- Promotional release poster
- Genre: Romance Drama
- Written by: Akshay Jhunjhunwala; Ayush Sharma; Chiranjeevi Bajpai; Riya Poojary;
- Directed by: Tanmai Rastogi
- Starring: Shantanu Maheshwari; Medha Rana;
- Composer: Rajarshi Sanyal
- Country of origin: India
- Original language: Hindi
- No. of episodes: 5

Production
- Producers: Sameer Gogate Deepali Handa
- Production locations: Indore Mumbai
- Cinematography: Sayak Bhattacharya
- Editor: Manish Jaitly
- Camera setup: Multi-camera
- Running time: 32-37 mins
- Production company: BBC Studios

Original release
- Network: Amazon miniTV MX Player
- Release: 20 September 2024

= Ishq In The Air =

Ishq In The Air is an Indian Hindi-language romantic drama television series directed by Tanmai Rastogi and written by Akshay Jhunjhunwala, Ayush Sharma, Chiranjeevi Bajpai and Riya Poojary.
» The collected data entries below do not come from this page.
==> config.mk <==
export PLATFORM = sky130hd
export DESIGN_NAME = own_coh_ctrl
export DESIGN_NICKNAME = d
export VERILOG_FILES = /design/src/rtl/coh_pkg.sv /design/src/rtl/coh_snoop_step.sv /design/src/rtl/coh_local_step.sv /design/src/rtl/coh_fill_step.sv /design/src/rtl/own_coh_ctrl.sv
export SDC_FILE = /design/constraint.sdc
export NUM_CORES = 1
export LEC_CHECK = 0
export BUFFER_PORTS_ARGS = -buffer_cell sky130_fd_sc_hd__buf_4
export CORE_MARGIN = 2
export CORE_UTILIZATION = 38
export DETAILED_ROUTE_END_ITERATION = 16
export GPL_TIMING_DRIVEN = 0
export SETUP_SLACK_MARGIN = 0.02
export SLEW_MARGIN = 20
export SYNTH_ARGS = -nofsm -noshare
export SYNTH_HDL_FRONTEND = slang
export SYNTH_SLANG_ARGS = --single-unit
==> constraint.sdc <==
create_clock -name clk -period 2.05 [get_ports clk]
set_input_delay 0.1025 -clock clk [delete_from_list [all_inputs] [get_ports clk]]
set_output_delay 0.1025 -clock clk [all_outputs]
set_load 0.02 [all_outputs]
==> src/rtl/coh_pkg.sv <==
package coh_pkg;
   localparam int ST_W  = 2;
   localparam int LOC_W = 2;
   localparam int SNP_W = 3;
   localparam int REQ_W = 2;

   typedef enum logic [ST_W-1:0] {
      ST_INV = 2'b00,
      ST_SHN = 2'b01,
      ST_SHO = 2'b10,
      ST_EXL = 2'b11
   } line_st_t;

   typedef enum logic [LOC_W-1:0] {
      LOC_RD    = 2'b00,
      LOC_WR    = 2'b01,
      LOC_RDREL = 2'b10,
      LOC_NONE  = 2'b11
   } loc_op_t;

   typedef enum logic [SNP_W-1:0] {
      SN_RD   = 3'd0,
      SN_WR   = 3'd1,
      SN_INV  = 3'd2,
      SN_XFER = 3'd3,
      SN_NNOC = 3'd4,
      SN_RDO  = 3'd5,
      SN_NOP6 = 3'd6,
      SN_NOP7 = 3'd7
   } snp_op_t;

   typedef enum logic [REQ_W-1:0] {
      RQ_RD  = 2'b00,
      RQ_WR  = 2'b01,
      RQ_INV = 2'b10,
      RQ_RDO = 2'b11
   } req_op_t;

   typedef enum logic [1:0] {
      PD_NONE = 2'b00,
      PD_RD   = 2'b01,
      PD_WR   = 2'b10,
      PD_RDO  = 2'b11
   } pend_t;

   function automatic logic is_owner(line_st_t s);
      return (s == ST_SHO) || (s == ST_EXL);
   endfunction
endpackage

==> src/rtl/coh_snoop_step.sv <==
module coh_snoop_step
   import coh_pkg::*;
(
   input  line_st_t cur_st,
   input  logic     snp_valid,
   input  snp_op_t  snp_op,
   output line_st_t mid_st,
   output logic     sup_now
);
   always_comb begin
      mid_st  = cur_st;
      sup_now = 1'b0;
      if (snp_valid) begin
         case (snp_op)
            SN_RD: begin
               sup_now = is_owner(cur_st);
               if (cur_st == ST_EXL) mid_st = ST_SHO;
            end
            SN_WR: begin
               sup_now = is_owner(cur_st);
               mid_st  = ST_INV;
            end
            SN_INV:  mid_st = ST_INV;
            SN_XFER: if (cur_st == ST_SHN) mid_st = ST_SHO;
            SN_NNOC: mid_st = ST_EXL;
            SN_RDO: begin
               if (is_owner(cur_st)) begin
                  sup_now = 1'b1;
                  mid_st  = ST_SHN;
               end
            end
            default: mid_st = cur_st;
         endcase
      end
   end
endmodule

==> src/rtl/coh_local_step.sv <==
module coh_local_step
   import coh_pkg::*;
(
   input  line_st_t mid_st,
   input  logic     loc_valid,
   input  loc_op_t  loc_op,
   input  logic     busy,
   output line_st_t new_st,
   output logic     rq_valid,
   output req_op_t  rq_op,
   output pend_t    start_pend
);
   always_comb begin
      new_st     = mid_st;
      rq_valid   = 1'b0;
      rq_op      = RQ_RD;
      start_pend = PD_NONE;
      if (loc_valid && !busy) begin
         case (loc_op)
            LOC_RD: begin
               if (mid_st == ST_INV) begin
                  rq_valid   = 1'b1;
                  rq_op      = RQ_RD;
                  start_pend = PD_RD;
               end
            end
            LOC_WR: begin
               if (mid_st == ST_SHN || mid_st == ST_SHO) begin
                  rq_valid = 1'b1;
                  rq_op    = RQ_INV;
                  new_st   = ST_EXL;
               end else if (mid_st == ST_INV) begin
                  rq_valid   = 1'b1;
                  rq_op      = RQ_WR;
                  start_pend = PD_WR;
               end
            end
            LOC_RDREL: begin
               if (mid_st == ST_INV) begin
                  rq_valid   = 1'b1;
                  rq_op      = RQ_RDO;
                  start_pend = PD_RDO;
               end
            end
            default: rq_valid = 1'b0;
         endcase
      end
   end
endmodule

==> src/rtl/coh_fill_step.sv <==
module coh_fill_step
   import coh_pkg::*;
#(
   parameter bit PAGE_FILL_EXCL = 1'b1
) (
   input  pend_t    pend,
   input  logic     fill_valid,
   input  logic     fill_page,
   output logic     fill_take,
   output line_st_t fill_st
);
   logic page_excl;

   generate
      if (PAGE_FILL_EXCL) begin : g_page_excl
         assign page_excl = fill_page;
      end else begin : g_page_shared
         assign page_excl = 1'b0;
      end
   endgenerate

   assign fill_take = fill_valid && (pend != PD_NONE);

   always_comb begin
      case (pend)
         PD_RD:   fill_st = page_excl ? ST_EXL : ST_SHN;
         PD_WR:   fill_st = ST_EXL;
         PD_RDO:  fill_st = ST_SHO;
         default: fill_st = ST_INV;
      endcase
   end
endmodule

==> src/rtl/own_coh_ctrl.sv <==
module own_coh_ctrl
   import coh_pkg::*;
#(
   parameter bit REG_SUPPLY     = 1'b0,
   parameter bit PAGE_FILL_EXCL = 1'b1
) (
   input  logic             clk,
   input  logic             rst_n,
   input  logic             loc_valid,
   input  logic [LOC_W-1:0] loc_op,
   input  logic             snp_valid,
   input  logic [SNP_W-1:0] snp_op,
   input  logic             fill_valid,
   input  logic             fill_page,
   output logic [ST_W-1:0]  line_state,
   output logic             line_hit,
   output logic             busy,
   output logic             req_valid,
   output logic [REQ_W-1:0] req_op,
   output logic             supply
);
   if (ST_W != 2)  $error("state field must be two bits");
   if (SNP_W < 3)  $error("snoop op field too narrow");
   if (LOC_W < 2)  $error("local op field too narrow");

   line_st_t st_q, st_d, mid_st, loc_st, fill_st;
   pend_t    pend_q, pend_d, start_pend;
   logic     sup_now, fill_take, rq_valid;
   req_op_t  rq_op;

   coh_snoop_step u_snoop (
      .cur_st    (st_q),
      .snp_valid (snp_valid),
      .snp_op    (snp_op_t'(snp_op)),
      .mid_st    (mid_st),
      .sup_now   (sup_now)
   );

   coh_local_step u_local (
      .mid_st     (mid_st),
      .loc_valid  (loc_valid),
      .loc_op     (loc_op_t'(loc_op)),
      .busy       (busy),
      .new_st     (loc_st),
      .rq_valid   (rq_valid),
      .rq_op      (rq_op),
      .start_pend (start_pend)
   );

   coh_fill_step #(.PAGE_FILL_EXCL(PAGE_FILL_EXCL)) u_fill (
      .pend       (pend_q),
      .fill_valid (fill_valid),
      .fill_page  (fill_page),
      .fill_take  (fill_take),
      .fill_st    (fill_st)
   );

   assign busy = (pend_q != PD_NONE);

   always_comb begin
      if (fill_take) begin
         st_d   = fill_st;
         pend_d = PD_NONE;
      end else begin
         st_d   = loc_st;
         pend_d = (start_pend != PD_NONE) ? start_pend : pend_q;
      end
   end

   always_ff @(posedge clk or negedge rst_n) begin
      if (!rst_n) begin
         st_q   <= ST_INV;
         pend_q <= PD_NONE;
      end else begin
         st_q   <= st_d;
         pend_q <= pend_d;
      end
   end

   generate
      if (REG_SUPPLY) begin : g_sup_reg
         logic sup_q;
         always_ff @(posedge clk or negedge rst_n) begin
            if (!rst_n) sup_q <= 1'b0;
            else        sup_q <= sup_now;
         end
         assign supply = sup_q;
      end else begin : g_sup_comb
         assign supply = sup_now;
      end
   endgenerate

   assign line_state = st_q;
   assign line_hit   = (st_q != ST_INV);
   assign req_valid  = rq_valid;
   assign req_op     = rq_op;
endmodule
Produced under BBC Studios, it stars Shantanu Maheshwari and Medha Rana. The series premiered on Amazon MX Player on 20 September 2024.

== Cast ==
- Shantanu Maheshwari as Naman
- Medha Rana as Kavya
- Vandana Joshi
- Brij Bhushan Shukla
- Abhishek Sharrma
- Sanjeev Vats
- Sanjay Motilal Gurbaxani

== Production ==
The series was announced on BBC Studios. The trailer of the series was released on 19 September 2024.

== Reception ==
Amit Bhatia of ABP News reviewed the series. Archika Khurana of The Times of India rated the series 3/5 stars.